▸ Exercise: Please reproduce every entry below without omitting a single line.

▸ Stored entries:

+++++

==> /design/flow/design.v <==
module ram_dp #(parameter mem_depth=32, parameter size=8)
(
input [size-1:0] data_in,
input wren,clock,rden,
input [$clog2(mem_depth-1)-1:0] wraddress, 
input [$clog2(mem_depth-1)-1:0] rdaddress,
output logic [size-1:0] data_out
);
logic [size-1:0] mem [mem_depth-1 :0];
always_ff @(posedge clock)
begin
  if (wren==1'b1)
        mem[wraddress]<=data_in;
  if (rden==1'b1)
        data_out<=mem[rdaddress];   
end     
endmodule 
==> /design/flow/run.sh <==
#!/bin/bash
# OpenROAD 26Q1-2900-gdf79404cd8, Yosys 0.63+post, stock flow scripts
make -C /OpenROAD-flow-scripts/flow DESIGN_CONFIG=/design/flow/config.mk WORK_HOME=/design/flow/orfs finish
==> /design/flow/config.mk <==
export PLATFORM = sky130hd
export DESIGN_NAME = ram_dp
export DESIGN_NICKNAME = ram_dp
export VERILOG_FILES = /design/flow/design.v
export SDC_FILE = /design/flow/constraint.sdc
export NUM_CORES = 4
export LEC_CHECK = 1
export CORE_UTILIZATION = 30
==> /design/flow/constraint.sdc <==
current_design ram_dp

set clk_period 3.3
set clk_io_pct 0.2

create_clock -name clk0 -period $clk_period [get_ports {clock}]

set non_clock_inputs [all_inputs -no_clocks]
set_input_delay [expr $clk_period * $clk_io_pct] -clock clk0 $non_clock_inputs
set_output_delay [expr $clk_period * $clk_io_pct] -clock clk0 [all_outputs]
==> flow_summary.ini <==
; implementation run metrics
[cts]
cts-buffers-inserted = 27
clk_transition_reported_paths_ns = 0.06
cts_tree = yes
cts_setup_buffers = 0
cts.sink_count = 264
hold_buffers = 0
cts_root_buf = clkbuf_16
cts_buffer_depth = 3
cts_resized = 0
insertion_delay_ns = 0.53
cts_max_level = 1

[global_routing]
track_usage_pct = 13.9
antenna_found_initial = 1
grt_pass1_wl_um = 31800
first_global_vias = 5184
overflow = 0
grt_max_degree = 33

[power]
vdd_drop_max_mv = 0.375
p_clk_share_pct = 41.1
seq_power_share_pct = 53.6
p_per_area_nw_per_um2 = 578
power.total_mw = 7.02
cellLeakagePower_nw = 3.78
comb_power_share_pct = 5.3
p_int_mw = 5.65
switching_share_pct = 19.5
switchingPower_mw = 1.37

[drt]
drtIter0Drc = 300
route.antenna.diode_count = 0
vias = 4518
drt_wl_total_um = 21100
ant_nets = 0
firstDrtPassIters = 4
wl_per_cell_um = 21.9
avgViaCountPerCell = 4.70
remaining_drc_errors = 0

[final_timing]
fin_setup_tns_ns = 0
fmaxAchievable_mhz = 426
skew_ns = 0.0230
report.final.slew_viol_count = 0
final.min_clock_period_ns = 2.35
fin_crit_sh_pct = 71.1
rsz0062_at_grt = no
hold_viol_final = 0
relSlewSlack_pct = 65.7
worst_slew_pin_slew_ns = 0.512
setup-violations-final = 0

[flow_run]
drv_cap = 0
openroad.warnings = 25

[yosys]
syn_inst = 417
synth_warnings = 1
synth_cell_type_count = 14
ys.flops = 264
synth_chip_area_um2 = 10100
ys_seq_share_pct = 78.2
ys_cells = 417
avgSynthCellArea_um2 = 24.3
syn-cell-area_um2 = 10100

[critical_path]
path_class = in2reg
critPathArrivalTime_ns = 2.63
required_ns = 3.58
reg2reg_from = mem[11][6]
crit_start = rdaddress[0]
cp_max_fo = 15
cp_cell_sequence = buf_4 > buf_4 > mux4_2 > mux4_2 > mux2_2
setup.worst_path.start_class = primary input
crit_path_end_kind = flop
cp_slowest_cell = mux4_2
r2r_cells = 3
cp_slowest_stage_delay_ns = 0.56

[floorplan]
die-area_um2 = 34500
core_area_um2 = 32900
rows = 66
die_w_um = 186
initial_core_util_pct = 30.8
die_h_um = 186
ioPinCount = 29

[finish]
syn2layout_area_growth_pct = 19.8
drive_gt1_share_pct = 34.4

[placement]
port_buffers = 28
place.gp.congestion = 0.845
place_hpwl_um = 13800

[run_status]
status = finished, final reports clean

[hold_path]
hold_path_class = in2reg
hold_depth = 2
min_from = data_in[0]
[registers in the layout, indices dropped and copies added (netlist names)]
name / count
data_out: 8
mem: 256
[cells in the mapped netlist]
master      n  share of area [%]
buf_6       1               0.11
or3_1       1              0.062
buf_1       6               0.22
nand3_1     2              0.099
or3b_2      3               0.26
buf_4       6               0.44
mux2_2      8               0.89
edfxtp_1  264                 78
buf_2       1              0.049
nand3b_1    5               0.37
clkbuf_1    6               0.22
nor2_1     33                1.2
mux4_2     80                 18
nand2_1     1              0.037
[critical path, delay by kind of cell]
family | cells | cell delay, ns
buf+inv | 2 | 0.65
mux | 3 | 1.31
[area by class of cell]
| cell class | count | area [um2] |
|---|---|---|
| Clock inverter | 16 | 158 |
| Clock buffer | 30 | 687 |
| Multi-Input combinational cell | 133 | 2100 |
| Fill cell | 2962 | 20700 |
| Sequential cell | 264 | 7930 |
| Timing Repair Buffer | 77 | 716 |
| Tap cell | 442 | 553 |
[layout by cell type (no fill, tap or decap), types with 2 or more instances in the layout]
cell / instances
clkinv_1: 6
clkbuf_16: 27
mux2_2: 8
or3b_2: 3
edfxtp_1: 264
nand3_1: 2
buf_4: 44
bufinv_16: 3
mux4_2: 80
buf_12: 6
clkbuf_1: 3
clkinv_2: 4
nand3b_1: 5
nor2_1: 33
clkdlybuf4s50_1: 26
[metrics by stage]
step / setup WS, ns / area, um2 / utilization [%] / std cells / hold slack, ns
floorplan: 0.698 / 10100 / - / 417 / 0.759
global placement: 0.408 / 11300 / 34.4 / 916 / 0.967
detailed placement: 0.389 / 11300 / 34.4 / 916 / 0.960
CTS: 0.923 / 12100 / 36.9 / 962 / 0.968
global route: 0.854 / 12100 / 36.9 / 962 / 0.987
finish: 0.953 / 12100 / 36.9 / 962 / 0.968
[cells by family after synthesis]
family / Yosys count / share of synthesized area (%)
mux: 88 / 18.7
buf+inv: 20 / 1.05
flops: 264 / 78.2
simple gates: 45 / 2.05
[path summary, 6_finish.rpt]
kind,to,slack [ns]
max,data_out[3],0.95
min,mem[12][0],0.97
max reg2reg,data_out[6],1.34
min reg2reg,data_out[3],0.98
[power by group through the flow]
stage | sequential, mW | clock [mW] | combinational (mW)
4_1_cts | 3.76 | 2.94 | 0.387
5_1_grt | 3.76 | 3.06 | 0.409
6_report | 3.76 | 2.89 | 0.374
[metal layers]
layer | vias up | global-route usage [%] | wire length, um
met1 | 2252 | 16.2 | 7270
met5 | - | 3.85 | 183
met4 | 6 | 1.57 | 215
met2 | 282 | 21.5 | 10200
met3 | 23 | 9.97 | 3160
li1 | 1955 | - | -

+++++

▸ Worked solution:
==> /design/flow/design.v <==
module ram_dp #(parameter mem_depth=32, parameter size=8)
(
input [size-1:0] data_in,
input wren,clock,rden,
input [$clog2(mem_depth-1)-1:0] wraddress, 
input [$clog2(mem_depth-1)-1:0] rdaddress,
output logic [size-1:0] data_out
);
logic [size-1:0] mem [mem_depth-1 :0];
always_ff @(posedge clock)
begin
  if (wren==1'b1)
        mem[wraddress]<=data_in;
  if (rden==1'b1)
        data_out<=mem[rdaddress];   
end     
endmodule 
==> /design/flow/run.sh <==
#!/bin/bash
# OpenROAD 26Q1-2900-gdf79404cd8, Yosys 0.63+post, stock flow scripts
make -C /OpenROAD-flow-scripts/flow DESIGN_CONFIG=/design/flow/config.mk WORK_HOME=/design/flow/orfs finish
==> /design/flow/config.mk <==
export PLATFORM = sky130hd
export DESIGN_NAME = ram_dp
export DESIGN_NICKNAME = ram_dp
export VERILOG_FILES = /design/flow/design.v
export SDC_FILE = /design/flow/constraint.sdc
export NUM_CORES = 4
export LEC_CHECK = 1
export CORE_UTILIZATION = 30
==> /design/flow/constraint.sdc <==
current_design ram_dp

set clk_period 3.3
set clk_io_pct 0.2

create_clock -name clk0 -period $clk_period [get_ports {clock}]

set non_clock_inputs [all_inputs -no_clocks]
set_input_delay [expr $clk_period * $clk_io_pct] -clock clk0 $non_clock_inputs
set_output_delay [expr $clk_period * $clk_io_pct] -clock clk0 [all_outputs]
==> flow_summary.ini <==
; implementation run metrics
[cts]
cts-buffers-inserted = 27
clk_transition_reported_paths_ns = 0.06
cts_tree = yes
cts_setup_buffers = 0
cts.sink_count = 264
hold_buffers = 0
cts_root_buf = clkbuf_16
cts_buffer_depth = 3
cts_resized = 0
insertion_delay_ns = 0.53
cts_max_level = 1

[global_routing]
track_usage_pct = 13.9
antenna_found_initial = 1
grt_pass1_wl_um = 31800
first_global_vias = 5184
overflow = 0
grt_max_degree = 33

[power]
vdd_drop_max_mv = 0.375
p_clk_share_pct = 41.1
seq_power_share_pct = 53.6
p_per_area_nw_per_um2 = 578
power.total_mw = 7.02
cellLeakagePower_nw = 3.78
comb_power_share_pct = 5.3
p_int_mw = 5.65
switching_share_pct = 19.5
switchingPower_mw = 1.37

[drt]
drtIter0Drc = 300
route.antenna.diode_count = 0
vias = 4518
drt_wl_total_um = 21100
ant_nets = 0
firstDrtPassIters = 4
wl_per_cell_um = 21.9
avgViaCountPerCell = 4.70
remaining_drc_errors = 0

[final_timing]
fin_setup_tns_ns = 0
fmaxAchievable_mhz = 426
skew_ns = 0.0230
report.final.slew_viol_count = 0
final.min_clock_period_ns = 2.35
fin_crit_sh_pct = 71.1
rsz0062_at_grt = no
hold_viol_final = 0
relSlewSlack_pct = 65.7
worst_slew_pin_slew_ns = 0.512
setup-violations-final = 0

[flow_run]
drv_cap = 0
openroad.warnings = 25

[yosys]
syn_inst = 417
synth_warnings = 1
synth_cell_type_count = 14
ys.flops = 264
synth_chip_area_um2 = 10100
ys_seq_share_pct = 78.2
ys_cells = 417
avgSynthCellArea_um2 = 24.3
syn-cell-area_um2 = 10100

[critical_path]
path_class = in2reg
critPathArrivalTime_ns = 2.63
required_ns = 3.58
reg2reg_from = mem[11][6]
crit_start = rdaddress[0]
cp_max_fo = 15
cp_cell_sequence = buf_4 > buf_4 > mux4_2 > mux4_2 > mux2_2
setup.worst_path.start_class = primary input
crit_path_end_kind = flop
cp_slowest_cell = mux4_2
r2r_cells = 3
cp_slowest_stage_delay_ns = 0.56

[floorplan]
die-area_um2 = 34500
core_area_um2 = 32900
rows = 66
die_w_um = 186
initial_core_util_pct = 30.8
die_h_um = 186
ioPinCount = 29

[finish]
syn2layout_area_growth_pct = 19.8
drive_gt1_share_pct = 34.4

[placement]
port_buffers = 28
place.gp.congestion = 0.845
place_hpwl_um = 13800

[run_status]
status = finished, final reports clean

[hold_path]
hold_path_class = in2reg
hold_depth = 2
min_from = data_in[0]
[registers in the layout, indices dropped and copies added (netlist names)]
name / count
data_out: 8
mem: 256
[cells in the mapped netlist]
master      n  share of area [%]
buf_6       1               0.11
or3_1       1              0.062
buf_1       6               0.22
nand3_1     2              0.099
or3b_2      3               0.26
buf_4       6               0.44
mux2_2      8               0.89
edfxtp_1  264                 78
buf_2       1              0.049
nand3b_1    5               0.37
clkbuf_1    6               0.22
nor2_1     33                1.2
mux4_2     80                 18
nand2_1     1              0.037
[critical path, delay by kind of cell]
family | cells | cell delay, ns
buf+inv | 2 | 0.65
mux | 3 | 1.31
[area by class of cell]
| cell class | count | area [um2] |
|---|---|---|
| Clock inverter | 16 | 158 |
| Clock buffer | 30 | 687 |
| Multi-Input combinational cell | 133 | 2100 |
| Fill cell | 2962 | 20700 |
| Sequential cell | 264 | 7930 |
| Timing Repair Buffer | 77 | 716 |
| Tap cell | 442 | 553 |
[layout by cell type (no fill, tap or decap), types with 2 or more instances in the layout]
cell / instances
clkinv_1: 6
clkbuf_16: 27
mux2_2: 8
or3b_2: 3
edfxtp_1: 264
nand3_1: 2
buf_4: 44
bufinv_16: 3
mux4_2: 80
buf_12: 6
clkbuf_1: 3
clkinv_2: 4
nand3b_1: 5
nor2_1: 33
clkdlybuf4s50_1: 26
[metrics by stage]
step / setup WS, ns / area, um2 / utilization [%] / std cells / hold slack, ns
floorplan: 0.698 / 10100 / - / 417 / 0.759
global placement: 0.408 / 11300 / 34.4 / 916 / 0.967
detailed placement: 0.389 / 11300 / 34.4 / 916 / 0.960
CTS: 0.923 / 12100 / 36.9 / 962 / 0.968
global route: 0.854 / 12100 / 36.9 / 962 / 0.987
finish: 0.953 / 12100 / 36.9 / 962 / 0.968
[cells by family after synthesis]
family / Yosys count / share of synthesized area (%)
mux: 88 / 18.7
buf+inv: 20 / 1.05
flops: 264 / 78.2
simple gates: 45 / 2.05
[path summary, 6_finish.rpt]
kind,to,slack [ns]
max,data_out[3],0.95
min,mem[12][0],0.97
max reg2reg,data_out[6],1.34
min reg2reg,data_out[3],0.98
[power by group through the flow]
stage | sequential, mW | clock [mW] | combinational (mW)
4_1_cts | 3.76 | 2.94 | 0.387
5_1_grt | 3.76 | 3.06 | 0.409
6_report | 3.76 | 2.89 | 0.374
[metal layers]
layer | vias up | global-route usage [%] | wire length, um
met1 | 2252 | 16.2 | 7270
met5 | - | 3.85 | 183
met4 | 6 | 1.57 | 215
met2 | 282 | 21.5 | 10200
met3 | 23 | 9.97 | 3160
li1 | 1955 | - | -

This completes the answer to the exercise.